Typically the seed is used for f(0). M is selected based on the problem space or implementation efficiency, and usually a power of two. In this case it will be 4,096. Then there are some rules for choosing A and C.

Simply choosing a random f(0) per game isn’t great. The code name order will always be the same, and we’re only choosing where in the cycle to start. It would be better to vary the permutation itself, which we can do by also choosing unique A and C constants per game.

Choosing C is easy: It must be relatively prime with M, i.e. it must be odd. Since it’s addition modulo M, there’s no reason to choose C >= M since the results are identical to a smaller C. If we think of C as a 12-bit integer, 1 bit is locked in, and the other 11 bits are free to vary:

xxxxxxxxxxx1

Choosing A is more complicated: must be odd, A-1 must be divisible by 4, and A-1 should be divisible by 8 (better results). Again, thinking of this in terms of a 12-bit number, this locks in 3 bits and leaves 9 bits free:

xxxxxxxxx101

This ensures all the must and should properties of A.

Finally 0 <= f(0) < M. Because of modular arithmetic larger, values are redundant, and all possible values are valid since the LCG, being full-period, will cycle through all of them. This is just choosing the starting point in a particular permutation cycle. As a 12-bit number, all 12 bits are free:

xxxxxxxxxxxx

That’s 9 + 11 + 12 = 32 free bits to fill randomly: again, how incredibly convenient! Every 32-bit integer defines some unique code name permutation… almost. Any 32-bit descriptor where f(0) >= 4028 will collide with at least one other due to skipping, and so around 1.7% of the state space is redundant.
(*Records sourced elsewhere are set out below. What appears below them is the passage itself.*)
==> config.mk <==
export PLATFORM = sky130hd
export DESIGN_NAME = tbbf_ctrl
export DESIGN_NICKNAME = d
export VERILOG_FILES = /design/src/hw/rtl/tbbf_pkg.sv /design/src/hw/rtl/tbbf_ctrl.sv
export SDC_FILE = /design/constraint.sdc
export NUM_CORES = 1
export LEC_CHECK = 0
export BUFFER_PORTS_ARGS = -buffer_cell sky130_fd_sc_hd__buf_2
export CAP_MARGIN = 25
export CORE_AREA = 3 3 40 42
export DETAILED_ROUTE_END_ITERATION = 10
export DIE_AREA = 0 0 43 45
export PLACE_DENSITY = 0.34
export SYNTH_ARGS = -nofsm -noshare
export SYNTH_HDL_FRONTEND = slang
export SYNTH_SLANG_ARGS = --single-unit
==> constraint.sdc <==
create_clock -name clk -period 2.6 [get_ports clk]
set_input_delay 0.39 -clock clk [delete_from_list [all_inputs] [get_ports clk]]
set_output_delay 0.39 -clock clk [all_outputs]
set_load 0.01 [all_outputs]
==> src/hw/rtl/tbbf_pkg.sv <==
// ----------------------------------------------------------------------------
// tbbf_pkg
// shared types, constants and helpers of the triangle bounding-box fill block
// ----------------------------------------------------------------------------
package tbbf_pkg;

	localparam int MAX_SIDE   = 64;
	localparam int COORD_W    = 7;
	localparam int COL_W      = 6;
	localparam int EDGE_W     = 8;
	localparam int PROD_W     = 16;
	localparam int ACC_W      = 18;
	localparam int VTX_W      = 16;
	localparam int COLOR_W    = 32;
	localparam int MASK_W     = 64;
	localparam int CFG_IDX_W  = 2;
	localparam int CFG_DATA_W = 7;

	localparam logic [CFG_IDX_W-1:0] REG_TARGET_WIDTH  = 2'd0;
	localparam logic [CFG_IDX_W-1:0] REG_TARGET_HEIGHT = 2'd1;

	localparam logic [CFG_DATA_W-1:0] SIDE_RESET = CFG_DATA_W'(MAX_SIDE);

	typedef struct packed {
		logic signed [VTX_W-1:0] vertex1_x;
		logic signed [VTX_W-1:0] vertex1_y;
		logic signed [VTX_W-1:0] vertex2_x;
		logic signed [VTX_W-1:0] vertex2_y;
		logic signed [VTX_W-1:0] vertex3_x;
		logic signed [VTX_W-1:0] vertex3_y;
		logic [COLOR_W-1:0]      fill_color;
	} in_t;

	typedef struct packed {
		logic [COL_W-1:0]   column_x;
		logic [MASK_W-1:0]  row_mask;
		logic [COLOR_W-1:0] pixel_color;
		logic               last_column;
	} out_t;

	typedef struct packed {
		logic load;
		logic setup1;
		logic setup2;
		logic emit;
	} cmd_t;

	typedef struct packed {
		logic last_col;
	} status_t;

	// size register to usable side length
	function automatic logic [COORD_W-1:0] eff_side(logic [CFG_DATA_W-1:0] r);
		logic [COORD_W-1:0] s;
		if (r == '0)
			s = COORD_W'(1);
		else if (r > CFG_DATA_W'(MAX_SIDE))
			s = COORD_W'(MAX_SIDE);
		else
			s = COORD_W'(r);
		return s;
	endfunction

	// floor(side * (v + 1.0) / 2) in q1.14, saturated to 0..side
	function automatic logic [COORD_W-1:0] to_screen(logic signed [VTX_W-1:0] v,
		logic [COORD_W-1:0] side);
		logic signed [VTX_W:0] t;
		logic [VTX_W+COORD_W-1:0] prod;
		logic [COORD_W:0] s;
		logic [COORD_W-1:0] res;
		t = (VTX_W+1)'(v) + (VTX_W+1)'(16384);
		prod = (VTX_W+COORD_W)'(t[VTX_W-1:0]) * (VTX_W+COORD_W)'(side);
		s = prod[VTX_W+COORD_W-1:15];
		if (t <= 0)
			res = '0;
		else if (s > (COORD_W+1)'(side))
			res = side;
		else
			res = s[COORD_W-1:0];
		return res;
	endfunction

endpackage

==> src/hw/rtl/tbbf_ctrl.sv <==
// ----------------------------------------------------------------------------
// tbbf_ctrl
// sequencer: capture, two setup steps, then one column per cycle
// ----------------------------------------------------------------------------
module tbbf_ctrl (
	input  logic               clk,
	input  logic               arst_n,
	input  logic               start,
	input  tbbf_pkg::status_t  status,
	output tbbf_pkg::cmd_t     cmd,
	output logic               busy
);

	typedef enum logic [1:0] {
		ST_IDLE,
		ST_SETUP1,
		ST_SETUP2,
		ST_COLUMN
	} state_t;

	state_t state_q;
	state_t state_d;
	logic   busy_q;

	always_comb begin
		state_d = state_q;
		case (state_q)
			ST_IDLE: begin
				if (start)
					state_d = ST_SETUP1;
			end
			ST_SETUP1: state_d = ST_SETUP2;
			ST_SETUP2: state_d = ST_COLUMN;
			ST_COLUMN: begin
				if (status.last_col)
					state_d = ST_IDLE;
			end
			default: state_d = ST_IDLE;
		endcase
	end

	always_ff @(posedge clk or negedge arst_n) begin
		if (!arst_n) begin
			state_q <= ST_IDLE;
			busy_q  <= 1'b0;
		end else begin
			state_q <= state_d;
			busy_q  <= (state_d != ST_IDLE);
		end
	end

	always_comb begin
		cmd.load   = (state_q == ST_IDLE) && start;
		cmd.setup1 = (state_q == ST_SETUP1);
		cmd.setup2 = (state_q == ST_SETUP2);
		cmd.emit   = (state_q == ST_COLUMN);
	end

	assign busy = busy_q;

endmodule

==> run_results.csv, run 1 <==
group,metric,value,unit
cells_and_area,stdcell_count,41,
setup_path,cp.arrival,1.08,ns
synth,syn_inst,13,
placed_design,placed_cells,36,
grt,grt_pass1_wl,614,um
run_status,outcome,"finished, final reports clean",
cts,cts_resized,0,
route,drt_iter0_markers,5,
grt,antenna_found_initial,0,
synth,synth_sequential_area_ratio,53.6,%
grt,grt_max_degree,9,
synth,yosysWarnings,0,
worst_hold_path,whs_path_depth,2,
cts,clock_sinks,3,
sta,hold_slack,0.422,ns
cts,cts_hold_buf,1,
die,dieArea,1940,sq um
setup_path,required,2.21,ns
run,maxCapViolations,0,
cts,post-cts-setup-buffers,0,
sta,hold_viol,0,
cells_and_area,fill_cells,139,
cts,clockBufferDepth,2,
cts,cts_tree,"yes",
sta,max_freq,679,MHz
cts,cts_root_buf,"clkbuf_4",
cts,clk_pin_slew,0.04,ns
sta,slew-limit-headroom,83.4,%
sta,worst_pin_slew,0.248,ns
die,rows,13,
die,start_util,10.9,%
setup_path,critical_path_class,"reg2out",
route,ant_nets,0,
synth,netlist_area,140,sq um
power,leakagePower,0.000114,uW
synth,synth_fp_nets,17,
power,powerDensity,1240,nW/um^2
cts,htreeDepth,1,
cts,cts_buffers,3,
power,fin_total_pwr,291,uW
placed_design,gp_congestion,0.637,
die,core-area,1280,sq um
placed_design,place_ws,1.39,ns
die,die_w,43,um
worst_hold_path,hold_path_class,"in2reg",
setup_path,worstReg2RegStart,"state_q[1]",
route,dr.pass1.iters,4,
cts,insertion_delay,0.23,ns
setup_path,startpoint_type,"flip-flop",
grt,grt_pass1_vias,142,
sta,slew_viol_final,0,
route,viasPerCell,3.46,
die,ios,9,
worst_hold_path,holdCritStartpoint,"start",
die,die_h,45,um
route,drc,0,
synth,yosysUniqueCellTypes,11,
sta,post-route-period-util,56.7,%
worst_hold_path,whs_endpoint,"busy",
sta,finalSetupViolCount,0,
synth,ys_seq_elements,3,
route,vias,142,
setup_path,r2r_cells,1,
setup_path,worstReg2RegEnd,"busy",
sta,setup_tns,0,ns
sta,finClkSkew,0.000426,ns
sta,setup_slack,1.13,ns
cells_and_area,synthToLayoutAreaGrowth,67.9,%
route,routed_wl,358,um
sta,min_period,1.47,ns
placed_design,post-dp-hpwl,246,um
grt,grt_remaining_overflow,0,
setup_path,cp_max_fo,8,
cells_and_area,finalNetCount,31,
sta,rsz0062_at_grt,"no",
power,irDropWorstVdd,0.354,mV
placed_design,port_buffers,8,
cells_and_area,layout-drive-gt1-share,53.8,%
cells_and_area,diodes,0,
grt,grt_usage,4.84,%
setup_path,setup.worst_path.end_class,"output port",
synth,syn_avg_cell_area,10.8,sq um
setup_path,r2r_slack,1.71,ns
route,routedWlPerCell,8.73,um
[kinds of logic after synthesis]
kind of cell / Yosys count / synth area share, %
AND/OR/NAND/NOR: 6 / 25.9
flip-flops: 3 / 53.6
buffers and inverters: 1 / 2.68
AO/OA/AOI/OAI: 3 / 17.9
[worst max path at each step]
stage                     from     end  slack (ns)  cells after the start
floorplan           state_q[1]  cmd[3]        1.45                      1
global placement    state_q[0]  cmd[1]        1.39                      2
detailed placement  state_q[0]  cmd[1]        1.39                      2
CTS                 state_q[0]  cmd[1]        1.12                      2
global route        state_q[0]  cmd[1]        1.08                      2
finish              state_q[0]  cmd[1]        1.13                      2
[cells in the final DEF (no fill, tap or decap)]
| cell type | instances |
|---|---|
| o21a_1 | 1 |
| inv_2 | 1 |
| and2b_2 | 1 |
| clkbuf_1 | 1 |
| and2_2 | 1 |
| nand2_1 | 1 |
| dlygate4sd3_1 | 1 |
| o31a_1 | 1 |
| buf_2 | 8 |
| nor2_1 | 1 |
| nand3_1 | 1 |
| nor3b_1 | 1 |
| clkbuf_4 | 3 |
| a22o_1 | 1 |
| dfrtp_1 | 3 |
[through the flow]
step | util [%] | cell area [sq um]
detailed placement | 15.5 | 199
global placement | 15.5 | 199
floorplan | - | 140
CTS | 18.3 | 235
finish | 18.3 | 235
global route | 18.3 | 235
[registers in the layout, indices dropped and copies added (netlist names)]
| register | count |
|---|---|
| state_q | 2 |
| busy | 1 |
[Yosys cell counts]
master | instances | area, sq um
nand2_1 | 1 | 3.75
inv_2 | 1 | 3.75
nor3b_1 | 1 | 7.51
o31a_1 | 1 | 8.76
and2_2 | 1 | 7.51
and2b_2 | 1 | 8.76
nand3_1 | 1 | 5.00
a22o_1 | 1 | 8.76
dfrtp_1 | 3 | 75.1
o21a_1 | 1 | 7.51
nor2_1 | 1 | 3.75
[layout make-up]
cell class / instances / area (sq um) / area share, %
clock buffers: 4 / 26.3 / 11.2
inverters: 1 / 3.75 / 1.60
multi-input cells: 9 / 61.3 / 26.1
flip-flops and latches: 3 / 75.1 / 31.9
well taps: 15 / 18.8 / 7.98
repair buffers: 9 / 50.0 / 21.3
[per-layer routing]
metal / GRT usage (%) / part of all wire, % / up-vias
li1: - / - / 71
met1: 5.81 / 50 / 62
met2: 4.49 / 34 / 9
met3: 3.98 / 16 / 0
met4: 5.42 / 0 / 0
met5: 0 / 0 / -
[power breakdown]
part | internal, uW | leakage, uW | total [uW] | switching, uW
clock network | 57.5 | 0.0000150 | 82.0 | 24.5
registers | 68.1 | 0.0000320 | 99.5 | 31.4
logic | 59.5 | 0.0000675 | 109 | 49.8
total | 185 | 0.000114 | 291 | 106
[critical path, cell delays in order (launching register included)]
cell and delay (ns):
dfrtp_1 0.47, and2b_2 0.25, buf_2 0.13
Power figures use the tool's default switching activity.
==> run 2: changes to the inputs <==
clock period = 1.4 ns   (was 2.6 ns; I/O delays follow)
==> run_results.csv, run 2 (same netlist as run 1, synthesis figures left out) <==
group,metric,value,unit
run_status,outcome,"finished, final reports clean",
setup_path,r2r_slack,0.51,ns
route,routedWlPerCell,8.32,um
sta,setup_slack,0.118,ns
cells_and_area,stdcell_count,41,
route,ant_nets,0,
placed_design,placed_cells,36,
power,seqPwrFrac,34.0,%
cts,clk_pin_slew,0.04,ns
power,p_clk_share,28.6,%
cts,post-cts-setup-buffers,0,
cells_and_area,layout-drive-gt1-share,53.8,%
sta,setup_tns,0,ns
worst_hold_path,hold_path_class,"in2reg",
power,leakagePower,0.000114,uW
cts,htreeDepth,1,
setup_path,critical_path_class,"reg2out",
power,powerDensity,2280,nW/um^2
route,vias,134,
grt,grt_pass1_wl,641,um
cts,clock_sinks,3,
run,maxCapViolations,0,
cts,cts_root_buf,"clkbuf_4",
sta,max_freq,780,MHz
route,dr.pass1.iters,2,
grt,grt_max_degree,9,
die,die_w,43,um
cells_and_area,diodes,0,
cells_and_area,final_common_cell,"buf_2",
sta,hold_slack,0.244,ns
sta,finalSetupViolCount,0,
die,core-area,1280,sq um
cts,cts_buffers,3,
cells_and_area,finalNetCount,31,
route,drt_iter0_markers,3,
die,die_h,45,um
cells_and_area,synthToLayoutAreaGrowth,67.9,%
setup_path,setup.worst_path.end_class,"output port",
grt,antenna_found_initial,0,
power,p_int,344,uW
setup_path,cp_max_fo,8,
route,viasPerCell,3.27,
power,switchingPower,192,uW
sta,slew_viol_final,0,
power,netSwitchingFraction,35.9,%
die,rows,13,
grt,grt_remaining_overflow,0,
grt,grt_pass1_vias,151,
sta,hold_viol,0,
placed_design,place_ws,0.369,ns
die,start_util,10.9,%
cells_and_area,largest-register,"state_q",
cts,cts_tree,"yes",
die,dieArea,1940,sq um
setup_path,required,1.19,ns
placed_design,gp_congestion,0.637,
cells_and_area,fill_cells,146,
setup_path,startpoint_type,"flip-flop",
sta,finClkSkew,0.00481,ns
route,routed_wl,341,um
sta,min_period,1.28,ns
cts,clockBufferDepth,2,
sta,post-route-period-util,91.6,%
sta,rsz0062_at_grt,"no",
grt,grt_usage,4.84,%
power,irDropWorstVdd,0.574,mV
setup_path,cp.arrival,1.07,ns
die,ios,9,
cts,cts_hold_buf,1,
cts,cts_resized,0,
cells_and_area,layout_common_cells,"buf_2, dfrtp_1, clkbuf_4",
cts,insertion_delay,0.23,ns
sta,worst_pin_slew,0.234,ns
sta,slew-limit-headroom,84.4,%
route,drc,0,
placed_design,port_buffers,8,
cells_and_area,largest_reg_flops,2,
power,p_comb_share,37.4,%
placed_design,post-dp-hpwl,239,um
[run 2: cell counts in the layout (fill, tap and decap cells not counted)]
No cell type changed its count.
[run 2: final cells by class]
class	count	area (sq um)	share of cell area, %
repair buffers	9	50.0	21.3
well taps	15	18.8	7.98
clock buffers	4	26.3	11.2
flip-flops and latches	3	75.1	31.9
inverters	1	3.75	1.60
multi-input cells	9	61.3	26.1
[run 2: power by group through the flow]
| stage | Clock (uW) | Combinational (uW) | Sequential [uW] |
|---|---|---|---|
| global route | 168 | 231 | 195 |
| finish | 153 | 201 | 182 |
| CTS | 164 | 203 | 182 |
| global placement | 0 | 202 | 181 |
| detailed placement | 0 | 200 | 182 |
| floorplan | 0 | 121 | 179 |
[run 2: final timing paths]
check	start	to	depth (start not counted)
max	state_q[0]	cmd[1]	2
min reg2reg	state_q[0]	state_q[1]	1
min in group asynchronous	arst_n	state_q[1]	2
max reg2reg	state_q[1]	busy	1
min	start	busy	2
max in group asynchronous	arst_n	busy	2
[run 2: through the flow]
step | utilization, % | cell area (sq um) | total power, uW
floorplan | - | 140 | 300
finish | 18.3 | 235 | 536
CTS | 18.3 | 235 | 549
global placement | 15.5 | 199 | 383
global route | 18.3 | 235 | 594
detailed placement | 15.5 | 199 | 382
[run 2: metal layers]
metal / track usage [%] / up-vias / share of wire [%]
li1: - / 71 / -
met1: 5.81 / 54 / 58
met2: 5.69 / 9 / 28
met3: 2.39 / 0 / 13
met4: 5.42 / 0 / 0
met5: 0 / - / 0
[run 2: worst max-delay path, cell delays in order, from the launching register on]
cell     delay (ns)
dfrtp_1        0.46
and2b_2        0.25
buf_2          0.13
==> run 3: changes to the inputs <==
CAP_MARGIN = unset   (was 25)
CELL_PAD_IN_SITES_DETAIL_PLACEMENT = 1   (was unset)
CELL_PAD_IN_SITES_GLOBAL_PLACEMENT = 1   (was unset)
PLACE_DENSITY = 0.4   (was 0.34)
==> run_results.csv, run 3 (same netlist as run 1, synthesis figures left out) <==
group,metric,value,unit
run_status,outcome,"finished, final reports clean",
cells_and_area,layout_common_cells,"buf_2, dfrtp_1, clkbuf_4",
grt,grt_max_degree,9,
power,seqPwrFrac,35.1,%
cts,clk_pin_slew,0.03,ns
sta,rsz0062_at_grt,"no",
placed_design,port_buffers,8,
worst_hold_path,hold_path_class,"in2reg",
setup_path,max_stage_delay,0.48,ns
sta,slew_viol_final,0,
worst_hold_path,holdCritStartpoint,"start",
die,rows,13,
route,viasPerCell,3.71,
die,start_util,10.9,%
route,wl_met2,201,um
cts,clock_sinks,3,
cells_and_area,fin_area,240,sq um
cells_and_area,largest-register,"state_q",
cts,post-cts-setup-buffers,0,
setup_path,worstReg2RegStart,"state_q[1]",
run,maxCapViolations,0,
route,ant_nets,0,
route,drc,0,
cells_and_area,layout-drive-gt1-share,57.7,%
grt,grt_remaining_overflow,0,
worst_hold_path,whs_endpoint,"busy",
die,ios,9,
die,die_h,45,um
sta,setup_tns,0,ns
power,irDropWorstVdd,0.298,mV
placed_design,postPlaceCellArea,199,sq um
die,core-area,1280,sq um
cts,cts_buffers,3,
setup_path,critical_path_class,"reg2out",
route,routed_wl,383,um
sta,min_period,1.30,ns
grt,grt_usage,5.17,%
route,m1WireLength,131,um
cells_and_area,final_common_cell,"buf_2",
setup_path,cp_cell_sequence,"and2b_2 -> buf_2",
cts,insertion_delay,0.23,ns
route,routedWlPerCell,9.34,um
route,top_layer,"met3",
route,drt_iter0_markers,0,
cts,clockBufferDepth,2,
placed_design,post-dp-hpwl,298,um
setup_path,r2r_cells,1,
cts,htreeDepth,1,
die,dieArea,1940,sq um
setup_path,r2r_slack,0.50,ns
cts,cts_root_buf,"clkbuf_4",
sta,post-route-period-util,92.6,%
setup_path,required,1.19,ns
setup_path,startpoint_type,"flip-flop",
route,wl_met3,50,um
cells_and_area,largest_reg_flops,2,
sta,max_freq,772,MHz
sta,hold_viol,0,
setup_path,crit_path_top_delay_cell,"dfrtp_1",
power,powerDensity,2250,nW/um^2
sta,slew-limit-headroom,82.1,%
route,dr.pass1.iters,1,
power,switchingPower,196,uW
route,vias,152,
sta,finClkSkew,0.000505,ns
cts,cts_tree,"yes",
grt,grt_pass1_vias,150,
grt,antenna_found_initial,0,
setup_path,cp.arrival,1.09,ns
grt,grt_pass1_wl,634,um
cells_and_area,diodes,0,
sta,worst_pin_slew,0.268,ns
power,leakagePower,0.000116,uW
setup_path,cp_max_fo,8,
cells_and_area,synthToLayoutAreaGrowth,71.4,%
die,die_w,43,um
cells_and_area,finalNetCount,31,
power,p_comb_share,37.5,%
placed_design,gp_congestion,0.628,
power,p_clk_share,27.4,%
worst_hold_path,whs_path_depth,2,
setup_path,worstReg2RegEnd,"busy",
power,netSwitchingFraction,36.3,%
power,p_int,345,uW
sta,finalSetupViolCount,0,
setup_path,setup.worst_path.end_class,"output port",
==> run 3: cell counts in the layout (fill, tap and decap cells not counted) <==
No cell type changed its count.
==> run 3: per-layer routing <==
metal	vias to the layer above	track usage, %
met3	0	5.58
met5	-	0
met1	76	4.84
met2	5	5.69
met4	0	5.42
li1	71	-
==> run 3: cell type report <==
cell class / instances / area (sq um)
Fill cell: 159 / 1040
Sequential cell: 3 / 75.1
Multi-Input combinational cell: 9 / 66.3
Timing Repair Buffer: 9 / 50.0
Clock buffer: 4 / 26.3
Tap cell: 15 / 18.8
Inverter: 1 / 3.75
==> run 3: worst max path at each step <==
| stage | start | to | cells past startpoint | slack [ns] |
|---|---|---|---|---|
| after detailed placement | state_q[1] | cmd[3] | 2 | 0.35 |
| after global placement | state_q[0] | cmd[1] | 2 | 0.38 |
| after floorplan | state_q[1] | cmd[3] | 1 | 0.43 |
| after CTS | state_q[1] | cmd[3] | 2 | 0.09 |
| final | state_q[0] | cmd[1] | 2 | 0.10 |
| after global routing | state_q[0] | cmd[1] | 2 | 0.05 |
==> run 3: power groups by stage <==
stage | clock network [uW] | logic [uW] | registers, uW
after floorplan | 0 | 121 | 179
after global placement | 0 | 203 | 181
after detailed placement | 0 | 204 | 188
after CTS | 158 | 207 | 186
after global routing | 174 | 228 | 199
final | 148 | 203 | 190
==> run 3: repair_timing <==
item,4_1_cts,5_1_grt
endpoints found under the setup margin,0,1
hold buffers,1,0
hold endpoints to repair,3,0
gates resized for setup,0,1
==> run 3: metrics by stage <==
stage	util, %	total power, uW	std cells	worst slack [ns]	hold WS [ns]
after global placement	15.5	384	36	0.384	0.00738
after global routing	18.7	601	41	0.0535	0.237
after floorplan	-	300	13	0.428	-0.0856
after CTS	18.3	552	41	0.0940	0.229
after detailed placement	15.5	392	36	0.349	0.00997
final	18.7	541	41	0.104	0.234
==> run 3: worst max-delay path: cells and delay by family (launching register included) <==
kind,cells,cell delay (ns)
DFF,1,0.48
and+or+nand+nor,1,0.25
buffers and inverters,1,0.13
A small loss that should shrink with slightly better word list planning. I don’t think anyone will notice.

Slice and dice

I love compact state machines, and this is an opportunity to put one to good use. My code name generator will be just one function:

uint32_t codename(uint32_t state, char *buf);

This takes one of those 32-bit permutation descriptors, writes the first code name to buf, and returns a descriptor for another permutation that starts with the next name. All we have to do is keep track of that 32-bit number and we’ll never need to worry about repeating code names until all have been exhausted.

First, lets extract A, C, and f(0), which I’m calling S. The low bits are A, middle bits are C, and high bits are S. Note the OR with 1 and 5 to lock in the hard-set bits.

long a = (state <<  3 | 5) & 0xfff;  //  9 bits
long c = (state >>  8 | 1) & 0xfff;  // 11 bits
long s =  state >> 20;               // 12 bits

Next iterate the LCG until we have a number in range:

do {
    s = (s*a + c) & 0xfff;
} while (s >= 4028);

Once we have an appropriate LCG state, compute the adjective/noun indexes and build a code name:

int i = s % 53;
int j = s / 53;
sprintf(buf, "%s %s", adjvs[i], nouns[j]);

Finally assemble the next 32-bit state. Since A and C don’t change, these are passed through while the old S is masked out and replaced with the new S.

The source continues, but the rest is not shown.